The current times have pushed everyone to explore digital mediums and use social media more often than they used to before the lockdown. A lot of art initiatives are using virtual spaces and social media platforms to share their works and engage people with art. There have been 360-degree virtual exhibitions and even live sessions discussing the challenges and issues of art. Social media platforms have also brought to focus more independent artists and empowered them with its reach. I also think the digital tools help people in experimenting as it is more dynamic.
And in this pandemic, I wanted to activate our social media presence as the future is going to be digital for the foreseeable future. And it’s been a lot of fun doing this initiative. It also seems with the kind of engagement that has been happening on the social media platforms, in a small way, a young collector community is surging. And while I am still trying to bring changes to our website, Instagram has been a great avenue to support works of artists.
But having said that, I don’t think the digital space can completely replace the physical experience as that experience has more potential to draw people in closer to artworks. But the young will still use these platforms to its full capacity because we have now realised the potential of these mediums: it brings an influx of viewers and connects people. For example, when we share work in social media, its facilities help to share, engage and show support to the various discussions and actions that we talk about. And right now, that is what is bringing people to social media; they are there to voice and support discussions and views. And if we want to be heard and make discussions around art as creatives and artists, we need to make our presence felt.

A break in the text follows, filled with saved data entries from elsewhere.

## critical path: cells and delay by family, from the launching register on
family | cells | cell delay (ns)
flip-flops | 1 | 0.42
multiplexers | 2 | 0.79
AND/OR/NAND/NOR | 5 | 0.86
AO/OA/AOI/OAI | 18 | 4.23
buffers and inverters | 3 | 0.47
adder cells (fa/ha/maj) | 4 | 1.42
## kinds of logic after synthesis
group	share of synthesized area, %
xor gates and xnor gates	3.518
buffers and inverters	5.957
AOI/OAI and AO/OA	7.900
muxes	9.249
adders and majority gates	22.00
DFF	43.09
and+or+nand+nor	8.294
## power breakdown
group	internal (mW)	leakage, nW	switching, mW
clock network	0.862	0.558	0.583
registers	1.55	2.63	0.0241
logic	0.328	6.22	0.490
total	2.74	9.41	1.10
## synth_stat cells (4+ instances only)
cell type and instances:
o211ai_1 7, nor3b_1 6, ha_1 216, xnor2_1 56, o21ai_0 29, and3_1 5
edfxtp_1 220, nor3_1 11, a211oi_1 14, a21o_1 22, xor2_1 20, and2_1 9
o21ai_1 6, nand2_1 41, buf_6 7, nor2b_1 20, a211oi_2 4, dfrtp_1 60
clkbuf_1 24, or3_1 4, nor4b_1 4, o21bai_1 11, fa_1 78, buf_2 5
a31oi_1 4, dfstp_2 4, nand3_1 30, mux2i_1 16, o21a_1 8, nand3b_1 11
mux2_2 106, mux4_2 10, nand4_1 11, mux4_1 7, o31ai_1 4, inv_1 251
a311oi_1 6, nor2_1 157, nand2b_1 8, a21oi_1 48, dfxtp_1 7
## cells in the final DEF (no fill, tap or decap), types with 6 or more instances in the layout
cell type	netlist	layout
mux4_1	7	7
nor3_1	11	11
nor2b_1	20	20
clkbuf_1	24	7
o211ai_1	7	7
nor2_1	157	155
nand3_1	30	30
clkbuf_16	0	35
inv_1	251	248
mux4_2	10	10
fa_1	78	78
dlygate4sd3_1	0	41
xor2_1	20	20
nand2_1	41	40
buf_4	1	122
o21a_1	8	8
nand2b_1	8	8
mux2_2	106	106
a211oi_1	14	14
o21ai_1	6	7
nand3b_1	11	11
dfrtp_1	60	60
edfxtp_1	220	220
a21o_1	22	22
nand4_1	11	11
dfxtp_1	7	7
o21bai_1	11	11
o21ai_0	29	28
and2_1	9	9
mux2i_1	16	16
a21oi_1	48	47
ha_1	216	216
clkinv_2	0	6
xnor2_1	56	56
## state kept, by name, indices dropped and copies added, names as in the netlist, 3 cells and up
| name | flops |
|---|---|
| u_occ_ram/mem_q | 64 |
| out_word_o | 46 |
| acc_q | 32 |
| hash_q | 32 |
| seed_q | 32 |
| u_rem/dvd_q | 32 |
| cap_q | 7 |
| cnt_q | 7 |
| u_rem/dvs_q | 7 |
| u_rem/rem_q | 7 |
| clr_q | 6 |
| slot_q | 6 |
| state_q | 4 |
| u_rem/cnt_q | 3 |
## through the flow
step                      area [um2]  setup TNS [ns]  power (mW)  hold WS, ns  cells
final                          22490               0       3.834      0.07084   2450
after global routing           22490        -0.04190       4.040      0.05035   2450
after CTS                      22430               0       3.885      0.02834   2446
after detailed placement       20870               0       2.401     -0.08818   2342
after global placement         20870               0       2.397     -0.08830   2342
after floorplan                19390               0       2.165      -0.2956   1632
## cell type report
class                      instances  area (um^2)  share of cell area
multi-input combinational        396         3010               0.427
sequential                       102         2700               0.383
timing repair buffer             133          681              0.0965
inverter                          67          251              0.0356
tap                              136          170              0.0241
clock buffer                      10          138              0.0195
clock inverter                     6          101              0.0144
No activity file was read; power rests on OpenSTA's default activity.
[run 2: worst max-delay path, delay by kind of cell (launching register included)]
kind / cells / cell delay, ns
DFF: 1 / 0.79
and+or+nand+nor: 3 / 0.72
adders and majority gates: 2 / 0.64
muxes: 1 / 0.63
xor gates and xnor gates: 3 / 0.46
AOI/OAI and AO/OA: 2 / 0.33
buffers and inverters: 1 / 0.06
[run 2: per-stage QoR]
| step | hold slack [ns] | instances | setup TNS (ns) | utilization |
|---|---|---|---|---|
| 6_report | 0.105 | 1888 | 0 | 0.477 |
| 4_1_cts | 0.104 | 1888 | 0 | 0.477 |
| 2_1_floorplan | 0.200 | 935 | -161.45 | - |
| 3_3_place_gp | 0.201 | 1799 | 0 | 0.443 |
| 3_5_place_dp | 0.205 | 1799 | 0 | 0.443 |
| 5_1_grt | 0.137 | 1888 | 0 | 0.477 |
$ cat src/design/dmc_ram.sv
module dmc_ram #(
	parameter int WIDTH = 32,
	parameter int DEPTH = 64
) (
	input  logic                     clk,
	input  logic                     we,
	input  logic [$clog2(DEPTH)-1:0] waddr,
	input  logic [WIDTH-1:0]         wdata,
	input  logic                     re,
	input  logic [$clog2(DEPTH)-1:0] raddr,
	output logic [WIDTH-1:0]         rdata
);

	logic [WIDTH-1:0] mem_q [DEPTH];
	logic [WIDTH-1:0] rdata_q;

	// One write port and one registered read port; read data holds when idle.
	always_ff @(posedge clk) begin
		if (we) begin
			mem_q[waddr] <= wdata;
		end
		if (re) begin
			rdata_q <= mem_q[raddr];
		end
	end

	assign rdata = rdata_q;

endmodule
==> src/hw/rtl/cronp_pkg.sv <==
package cronp_pkg;

    // field sizes and widths
    localparam int NFIELDS   = 5;
    localparam int MIN_W     = 60;
    localparam int HOUR_W    = 24;
    localparam int DAY_W     = 31;
    localparam int MONTH_W   = 12;
    localparam int WDAY_W    = 7;
    localparam int MASK_W    = MIN_W;
    localparam int IDX_W     = $clog2(MASK_W);
    localparam int NUM_W     = 8;
    localparam int POS_W     = NUM_W + 1;
    localparam int SIZE_W    = $clog2(MASK_W + 1);
    localparam int FIDX_W    = $clog2(NFIELDS + 1);

    localparam logic [FIDX_W-1:0] FIDX_END = FIDX_W'(NFIELDS);

    // ascii codes
    localparam logic [7:0] CH_STAR  = 8'h2A;
    localparam logic [7:0] CH_SLASH = 8'h2F;
    localparam logic [7:0] CH_COMMA = 8'h2C;
    localparam logic [7:0] CH_DASH  = 8'h2D;
    localparam logic [7:0] CH_SPACE = 8'h20;
    localparam logic [7:0] CH_TAB   = 8'h09;
    localparam logic [7:0] CH_NL    = 8'h0A;
    localparam logic [7:0] CH_ZERO  = 8'h30;
    localparam logic [7:0] CH_NINE  = 8'h39;

    localparam logic [NUM_W-1:0] NUM_MAX = 8'hFF;

    typedef enum logic [5:0] {
        PH_START     = 6'b000001,
        PH_ITEM      = 6'b000010,
        PH_HIGH      = 6'b000100,
        PH_STEP      = 6'b001000,
        PH_STAR      = 6'b010000,
        PH_STAR_STEP = 6'b100000
    } t_phase;

    // result of offering one byte to the current field
    typedef struct packed {
        logic             take;
        logic             close;
        t_phase           phase;
        logic [NUM_W-1:0] low;
        logic [NUM_W-1:0] high;
        logic [NUM_W-1:0] step;
    } t_dec;

    // request to the mask walker
    typedef struct packed {
        logic              start;
        t_phase            phase;
        logic [NUM_W-1:0]  low;
        logic [NUM_W-1:0]  high;
        logic [NUM_W-1:0]  step;
        logic [FIDX_W-1:0] fidx;
    } t_walk_req;

    // walker status toward the sequencer
    typedef struct packed {
        logic             set;
        logic [IDX_W-1:0] idx;
        logic             done;
    } t_walk_st;

    function automatic logic [SIZE_W-1:0] field_size(input logic [FIDX_W-1:0] fidx);
        logic [SIZE_W-1:0] s;
        case (fidx)
            3'd0:    s = SIZE_W'(MIN_W);
            3'd1:    s = SIZE_W'(HOUR_W);
            3'd2:    s = SIZE_W'(DAY_W);
            3'd3:    s = SIZE_W'(MONTH_W);
            3'd4:    s = SIZE_W'(WDAY_W);
            default: s = '0;
        endcase
        return s;
    endfunction

    // v * 10 + digit, saturating
    function automatic logic [NUM_W-1:0] sat_digit(input logic [NUM_W-1:0] v,
                                                   input logic [7:0] c);
        logic [11:0] r;
        r = ({4'b0, v} << 3) + ({4'b0, v} << 1) + {8'b0, c[3:0]};
        return (r > 12'(NUM_MAX)) ? NUM_MAX : r[NUM_W-1:0];
    endfunction

endpackage

==> src/hw/rtl/cronp_if.sv <==
interface cronp_in_if;
    logic       valid;
    logic       ready;
    logic [7:0] char_in;
    logic       last;

    modport source (output valid, output char_in, output last, input ready);
    modport sink   (input valid, input char_in, input last, output ready);
endinterface

interface cronp_out_if;
    logic                         valid;
    logic                         ready;
    logic [cronp_pkg::MIN_W-1:0]   minute_mask;
    logic [cronp_pkg::HOUR_W-1:0]  hour_mask;
    logic [cronp_pkg::DAY_W-1:0]   day_mask;
    logic [cronp_pkg::MONTH_W-1:0] month_mask;
    logic [cronp_pkg::WDAY_W-1:0]  weekday_mask;
    logic                         stuck;

    modport source (output valid, output minute_mask, output hour_mask, output day_mask,
                    output month_mask, output weekday_mask, output stuck, input ready);
    modport sink   (input valid, input minute_mask, input hour_mask, input day_mask,
                    input month_mask, input weekday_mask, input stuck, output ready);
endinterface

==> src/hw/rtl/cronp_decode.sv <==
module cronp_decode (
    input  cronp_pkg::t_phase              i_phase,
    input  logic [7:0]                     i_char,
    input  logic [cronp_pkg::NUM_W-1:0]    i_low,
    input  logic [cronp_pkg::NUM_W-1:0]    i_high,
    input  logic [cronp_pkg::NUM_W-1:0]    i_step,
    output cronp_pkg::t_dec                o_dec
);

    logic             is_digit;
    logic             is_blank;
    logic             opens_item;
    cronp_pkg::t_phase eff_phase;

    assign is_digit   = (i_char >= cronp_pkg::CH_ZERO) && (i_char <= cronp_pkg::CH_NINE);
    assign is_blank   = (i_char == cronp_pkg::CH_SPACE) || (i_char == cronp_pkg::CH_TAB)
                        || (i_char == cronp_pkg::CH_NL);
    assign opens_item = is_digit || (i_char == cronp_pkg::CH_DASH)
                        || (i_char == cronp_pkg::CH_SLASH) || (i_char == cronp_pkg::CH_COMMA);

    // a field start that sees an item character behaves as inside an item
    assign eff_phase = (i_phase == cronp_pkg::PH_START && opens_item) ? cronp_pkg::PH_ITEM
                                                                     : i_phase;

    always_comb begin
        o_dec.take  = 1'b0;
        o_dec.close = 1'b0;
        o_dec.phase = i_phase;
        o_dec.low   = i_low;
        o_dec.high  = i_high;
        o_dec.step  = i_step;
        unique case (eff_phase)
            cronp_pkg::PH_START: begin
                if (is_blank) begin
                    o_dec.take = 1'b1;
                end else if (i_char == cronp_pkg::CH_STAR) begin
                    o_dec.take  = 1'b1;
                    o_dec.phase = cronp_pkg::PH_STAR;
                end
            end
            cronp_pkg::PH_ITEM: begin
                o_dec.take  = is_digit || opens_item;
                o_dec.phase = cronp_pkg::PH_ITEM;
                if (is_digit) begin
                    o_dec.low = cronp_pkg::sat_digit(i_low, i_char);
                end else if (i_char == cronp_pkg::CH_DASH) begin
                    o_dec.high  = '0;
                    o_dec.phase = cronp_pkg::PH_HIGH;
                end else if (i_char == cronp_pkg::CH_SLASH) begin
                    o_dec.high  = i_low;
                    o_dec.phase = cronp_pkg::PH_STEP;
                end else if (i_char == cronp_pkg::CH_COMMA) begin
                    o_dec.close = 1'b1;
                end
            end
            cronp_pkg::PH_HIGH: begin
                if (is_digit) begin
                    o_dec.take = 1'b1;
                    o_dec.high = cronp_pkg::sat_digit(i_high, i_char);
                end else if (i_char == cronp_pkg::CH_SLASH) begin
                    o_dec.take  = 1'b1;
                    o_dec.phase = cronp_pkg::PH_STEP;
                end else if (i_char == cronp_pkg::CH_COMMA) begin
                    o_dec.take  = 1'b1;
                    o_dec.close = 1'b1;
                    o_dec.phase = cronp_pkg::PH_ITEM;
                end
            end
            cronp_pkg::PH_STEP: begin
                if (is_digit) begin
                    o_dec.take = 1'b1;
                    o_dec.step = cronp_pkg::sat_digit(i_step, i_char);
                end else if (i_char == cronp_pkg::CH_COMMA) begin
                    o_dec.take  = 1'b1;
                    o_dec.close = 1'b1;
                    o_dec.phase = cronp_pkg::PH_ITEM;
                end
            end
            cronp_pkg::PH_STAR: begin
                if (i_char == cronp_pkg::CH_SLASH) begin
                    o_dec.take  = 1'b1;
                    o_dec.phase = cronp_pkg::PH_STAR_STEP;
                end
            end
            cronp_pkg::PH_STAR_STEP: begin
                if (is_digit) begin
                    o_dec.take = 1'b1;
                    o_dec.step = cronp_pkg::sat_digit(i_step, i_char);
                end
            end
            default: begin
                o_dec.take = 1'b0;
            end
        endcase
        // a comma clears the item registers
        if (o_dec.close) begin
            o_dec.low  = '0;
            o_dec.high = '0;
            o_dec.step = '0;
        end
    end

endmodule

==> src/hw/rtl/cronp_walk.sv <==
module cronp_walk (
    input  logic                 i_clk,
    input  logic                 i_rst_n,
    input  cronp_pkg::t_walk_req i_req,
    output cronp_pkg::t_walk_st  o_st
);

    logic                           r_busy, n_busy;
    logic [cronp_pkg::POS_W-1:0]    r_pos, n_pos;
    logic [cronp_pkg::NUM_W-1:0]    r_hi, n_hi;
    logic [cronp_pkg::NUM_W-1:0]    r_st, n_st;
    logic [cronp_pkg::SIZE_W-1:0]   r_size, n_size;
    logic                           in_range;
    logic [cronp_pkg::NUM_W-1:0]    start_lo;
    logic [cronp_pkg::NUM_W-1:0]    start_hi;

    assign in_range = (r_pos <= {1'b0, r_hi})
                      && (r_pos < cronp_pkg::POS_W'(r_size));

    // item bounds from the phase the item was closed in
    always_comb begin
        unique case (i_req.phase)
            cronp_pkg::PH_START, cronp_pkg::PH_ITEM: begin
                start_lo = i_req.low;
                start_hi = i_req.low;
            end
            cronp_pkg::PH_STAR, cronp_pkg::PH_STAR_STEP: begin
                start_lo = '0;
                start_hi = cronp_pkg::NUM_MAX;
            end
            default: begin
                start_lo = i_req.low;
                start_hi = i_req.high;
            end
        endcase
    end

    always_comb begin
        n_busy = r_busy;
        n_pos  = r_pos;
        n_hi   = r_hi;
        n_st   = r_st;
        n_size = r_size;
        if (i_req.start) begin
            n_busy = 1'b1;
            n_pos  = {1'b0, start_lo};
            n_hi   = start_hi;
            n_st   = (i_req.step == '0) ? cronp_pkg::NUM_W'(1) : i_req.step;
            n_size = cronp_pkg::field_size(i_req.fidx);
        end else if (r_busy) begin
            if (in_range) begin
                n_pos = r_pos + {1'b0, r_st};
            end else begin
                n_busy = 1'b0;
            end
        end
    end

    always_ff @(posedge i_clk) begin
        if (!i_rst_n) begin
            r_busy <= 1'b0;
        end else begin
            r_busy <= n_busy;
        end
    end

    always_ff @(posedge i_clk) begin
        r_pos  <= n_pos;
        r_hi   <= n_hi;
        r_st   <= n_st;
        r_size <= n_size;
    end

    assign o_st.set  = r_busy && in_range;
    assign o_st.idx  = r_pos[cronp_pkg::IDX_W-1:0];
    assign o_st.done = r_busy && !in_range;

endmodule

==> src/hw/rtl/cron_spec_parser_top.sv <==
// cron spec parser: turns the text of a five-field cron spec into match masks
//
// i_in carries the spec one byte per beat (char_in) with last marking the
// final byte. o_out carries one beat per spec, after the byte with last set:
// minute (60 bits), hour (24), day of month (31), month (12) and weekday (7)
// masks plus the stuck flag for a byte that no field could take.
//
// the block works on one byte at a time and drops i_in.ready while busy.
// a plain byte goes through ST_CHAR and ST_TAIL before ready returns.
// closing an item (comma, field end, end of string) runs the mask walker:
// one adder and compare that visits low, low+step, ... and sets one mask
// bit per cycle while the sequencer waits in ST_FILL.
// a byte that ends a field and retries in the next one, or the last byte
// closing the remaining fields, chains up to five such closes.
// the result beat is held in o_out until the receiver takes it; i_in stays
// not ready meanwhile, then the parse state clears for the next spec.
// synchronous reset returns the block to the minute field, field start,
// with all item registers and the stuck flag cleared.
module cron_spec_parser_top (
    input  logic               i_clk,
    input  logic               i_rst_n,
    cronp_in_if.sink           i_in,
    cronp_out_if.source        o_out
);

    // sequencer states
    typedef enum logic [4:0] {
        ST_IDLE = 5'b00001,
        ST_CHAR = 5'b00010,
        ST_FILL = 5'b00100,
        ST_TAIL = 5'b01000,
        ST_OUT  = 5'b10000
    } t_state;

    t_state                              r_state, n_state;
    logic [7:0]                          r_char, n_char;
    logic                                r_last, n_last;
    logic [cronp_pkg::FIDX_W-1:0]        r_fidx, n_fidx;
    cronp_pkg::t_phase                   r_phase, n_phase;
    logic [cronp_pkg::NUM_W-1:0]         r_low, n_low;
    logic [cronp_pkg::NUM_W-1:0]         r_high, n_high;
    logic [cronp_pkg::NUM_W-1:0]         r_step, n_step;
    logic [cronp_pkg::MASK_W-1:0]        r_accum, n_accum;
    logic                                r_stuck, n_stuck;
    logic                                r_end_field, n_end_field;
    logic                                r_retry, n_retry;
    logic [cronp_pkg::MASK_W-1:0]        r_done [cronp_pkg::NFIELDS];
    logic                                done_we;

    cronp_pkg::t_dec                     dec;
    cronp_pkg::t_walk_req                walk_req;
    cronp_pkg::t_walk_st                 walk_st;

    // byte classification for the current field
    cronp_decode u_decode (
        .i_phase (r_phase),
        .i_char  (r_char),
        .i_low   (r_low),
        .i_high  (r_high),
        .i_step  (r_step),
        .o_dec   (dec)
    );

    // shared step walker that builds one item's mask bits
    cronp_walk u_walk (
        .i_clk   (i_clk),
        .i_rst_n (i_rst_n),
        .i_req   (walk_req),
        .o_st    (walk_st)
    );

    assign i_in.ready = (r_state == ST_IDLE);

    always_comb begin
        n_state     = r_state;
        n_char      = r_char;
        n_last      = r_last;
        n_fidx      = r_fidx;
        n_phase     = r_phase;
        n_low       = r_low;
        n_high      = r_high;
        n_step      = r_step;
        n_accum     = r_accum;
        n_stuck     = r_stuck;
        n_end_field = r_end_field;
        n_retry     = r_retry;
        done_we     = 1'b0;
        // the walker always sees the item as it stands before this cycle
        walk_req.start = 1'b0;
        walk_req.phase = r_phase;
        walk_req.low   = r_low;
        walk_req.high  = r_high;
        walk_req.step  = r_step;
        walk_req.fidx  = r_fidx;

        unique case (r_state)
            ST_IDLE: begin
                if (i_in.valid) begin
                    n_char  = i_in.char_in;
                    n_last  = i_in.last;
                    n_state = ST_CHAR;
                end
            end
            ST_CHAR: begin
                if (r_fidx == cronp_pkg::FIDX_END) begin
                    // all five fields done: trailing bytes are dropped
                    n_state = ST_TAIL;
                end else if (dec.take) begin
                    n_phase = dec.phase;
                    n_low   = dec.low;
                    n_high  = dec.high;
                    n_step  = dec.step;
                    if (dec.close) begin
                        walk_req.start = 1'b1;
                        n_end_field    = 1'b0;
                        n_retry        = 1'b0;
                        n_state        = ST_FILL;
                    end else begin
                        n_state = ST_TAIL;
                    end
                end else begin
                    // byte ends this field and is offered to the next one
                    if (r_phase == cronp_pkg::PH_START) begin
                        n_stuck = 1'b1;
                    end
                    walk_req.start = 1'b1;
                    n_phase        = cronp_pkg::PH_START;
                    n_low          = '0;
                    n_high         = '0;
                    n_step         = '0;
                    n_end_field    = 1'b1;
                    n_retry        = 1'b1;
                    n_state        = ST_FILL;
                end
            end
            ST_FILL: begin
                if (walk_st.set) begin
                    n_accum[walk_st.idx] = 1'b1;
                end
                if (walk_st.done) begin
                    if (r_end_field) begin
                        done_we = 1'b1;
                        n_accum = '0;
                        n_fidx  = r_fidx + cronp_pkg::FIDX_W'(1);
                        n_state = r_retry ? ST_CHAR : ST_TAIL;
                    end else begin
                        n_state = ST_TAIL;
                    end
                end
            end
            ST_TAIL: begin
                if (!r_last) begin
                    n_state = ST_IDLE;
                end else if (r_fidx != cronp_pkg::FIDX_END) begin
                    // end of string closes the open field, then each unstarted one
                    walk_req.start = 1'b1;
                    n_phase        = cronp_pkg::PH_START;
                    n_low          = '0;
                    n_high         = '0;
                    n_step         = '0;
                    n_end_field    = 1'b1;
                    n_retry        = 1'b0;
                    n_state        = ST_FILL;
                end else begin
                    n_state = ST_OUT;
                end
            end
            ST_OUT: begin
                if (o_out.ready) begin
                    n_fidx  = '0;
                    n_phase = cronp_pkg::PH_START;
                    n_low   = '0;
                    n_high  = '0;
                    n_step  = '0;
                    n_accum = '0;
                    n_stuck = 1'b0;
                    n_state = ST_IDLE;
                end
            end
            default: begin
                n_state = ST_IDLE;
            end
        endcase
    end

    always_ff @(posedge i_clk) begin
        if (!i_rst_n) begin
            r_state     <= ST_IDLE;
            r_fidx      <= '0;
            r_phase     <= cronp_pkg::PH_START;
            r_low       <= '0;
            r_high      <= '0;
            r_step      <= '0;
            r_accum     <= '0;
            r_stuck     <= 1'b0;
            r_end_field <= 1'b0;
            r_retry     <= 1'b0;
        end else begin
            r_state     <= n_state;
            r_fidx      <= n_fidx;
            r_phase     <= n_phase;
            r_low       <= n_low;
            r_high      <= n_high;
            r_step      <= n_step;
            r_accum     <= n_accum;
            r_stuck     <= n_stuck;
            r_end_field <= n_end_field;
            r_retry     <= n_retry;
        end
    end

    // byte holding and finished field masks
    always_ff @(posedge i_clk) begin
        r_char <= n_char;
        r_last <= n_last;
        if (done_we) begin
            r_done[r_fidx] <= r_accum;
        end
    end

    assign o_out.valid        = (r_state == ST_OUT);
    assign o_out.minute_mask  = r_done[0];
    assign o_out.hour_mask    = r_done[1][cronp_pkg::HOUR_W-1:0];
    assign o_out.day_mask     = r_done[2][cronp_pkg::DAY_W-1:0];
    assign o_out.month_mask   = r_done[3][cronp_pkg::MONTH_W-1:0];
    assign o_out.weekday_mask = r_done[4][cronp_pkg::WDAY_W-1:0];
    assign o_out.stuck        = r_stuck;

endmodule

==> src/flat_wrapper.sv <==
// flat-port wrapper written by rule: the top's interface ports become plain ports
module cron_spec_parser_top_flat 
  (i_clk, i_rst_n, i_in_valid, i_in_char_in, i_in_last, i_in_ready, o_out_valid, o_out_minute_mask, o_out_hour_mask, o_out_day_mask, o_out_month_mask, o_out_weekday_mask, o_out_stuck, o_out_ready);
  cronp_in_if i_in_i ();
  cronp_out_if o_out_i ();
  input  logic i_clk;
  input  logic i_rst_n;
  input wire logic [$bits(i_in_i.valid)-1:0] i_in_valid;
  input wire logic [$bits(i_in_i.char_in)-1:0] i_in_char_in;
  input wire logic [$bits(i_in_i.last)-1:0] i_in_last;
  output wire logic [$bits(i_in_i.ready)-1:0] i_in_ready;
  output wire logic [$bits(o_out_i.valid)-1:0] o_out_valid;
  output wire logic [$bits(o_out_i.minute_mask)-1:0] o_out_minute_mask;
  output wire logic [$bits(o_out_i.hour_mask)-1:0] o_out_hour_mask;
  output wire logic [$bits(o_out_i.day_mask)-1:0] o_out_day_mask;
  output wire logic [$bits(o_out_i.month_mask)-1:0] o_out_month_mask;
  output wire logic [$bits(o_out_i.weekday_mask)-1:0] o_out_weekday_mask;
  output wire logic [$bits(o_out_i.stuck)-1:0] o_out_stuck;
  input wire logic [$bits(o_out_i.ready)-1:0] o_out_ready;
  assign i_in_i.valid = i_in_valid;
  assign i_in_i.char_in = i_in_char_in;
  assign i_in_i.last = i_in_last;
  assign i_in_ready = i_in_i.ready;
  assign o_out_valid = o_out_i.valid;
  assign o_out_minute_mask = o_out_i.minute_mask;
  assign o_out_hour_mask = o_out_i.hour_mask;
  assign o_out_day_mask = o_out_i.day_mask;
  assign o_out_month_mask = o_out_i.month_mask;
  assign o_out_weekday_mask = o_out_i.weekday_mask;
  assign o_out_stuck = o_out_i.stuck;
  assign o_out_i.ready = o_out_ready;
  cron_spec_parser_top u_core (.i_clk(i_clk), .i_rst_n(i_rst_n), .i_in(i_in_i), .o_out(o_out_i));
endmodule
==> config.mk <==
export PLATFORM = sky130hd
export DESIGN_NAME = cron_spec_parser_top_flat
export DESIGN_NICKNAME = d
export VERILOG_FILES = /design/src/hw/rtl/cronp_pkg.sv /design/src/hw/rtl/cronp_if.sv /design/src/hw/rtl/cronp_decode.sv /design/src/hw/rtl/cronp_walk.sv /design/src/hw/rtl/cron_spec_parser_top.sv /design/src/flat_wrapper.sv
export SDC_FILE = /design/constraint.sdc
export NUM_CORES = 1
export LEC_CHECK = 0
export BUFFER_PORTS_ARGS = -buffer_cell sky130_fd_sc_hd__buf_2
export CAP_MARGIN = 20
export CORE_MARGIN = 2
export CORE_UTILIZATION = 58
export DETAILED_ROUTE_END_ITERATION = 16
export PLACE_DENSITY = 0.91
export SLEW_MARGIN = 0
export SYNTH_ARGS = -nofsm -noshare
export SYNTH_HDL_FRONTEND = slang
export SYNTH_SLANG_ARGS = --single-unit
export TNS_END_PERCENT = 20
==> constraint.sdc <==
create_clock -name i_clk -period 10.8 [get_ports i_clk]
set_input_delay 0.54 -clock i_clk [delete_from_list [all_inputs] [get_ports i_clk]]
set_output_delay 0.54 -clock i_clk [all_outputs]
set_load 0.01 [all_outputs]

How would you describe the art scene at the moment?
The commercial economics of art of course has dropped and with it the current time has created a sort of emptiness in the art world and for people who make art, but I also think this very void will bring about art that is more true to their nature. I am personally more excited to see artworks post lockdown, and I think we have seen so many different expressions from artists already.
At the moment, however, the art scene beyond the business of arts is really vibrant: take for example the most recent silent protests that artists are doing in Patan and the exhibition Kaalo.101 has been doing. Everyone is doing whatever they can at their end, and some artists have also been archiving works, reflecting and taking time to learn and unlearn things. The art community, I think, has been more active in a non-commercial way. Right now, people are uncertain, and they are just focusing on what they can do.
What discussion do you think is yet to happen in the Nepali art scene?
There’s a lot we are yet to talk about in the Nepali art scene. But many artists groups have already started on those discussions. And what I have noticed is that the art scene in Nepal is very centralised. Most of us don’t know the art practices outside of Kathmandu, and we don’t know art collectives in Pokhara or art practices in places like Mustang. We are yet to explore and learn about our own country’s various indigenous art practices.
Besides that I also think we need more mentorship programmes and people to guide artists to grow, challenge and explore their skills. An exhibition cannot be the ultimate end for artworks; there’s so much we need to keep learning and exploring. We need to move beyond that idea. We need to educate ourselves on diverse art practices and trends in art to see how that has impacted our lives or how art representation shapes the world. We need to see more of art to see more happening in our art world.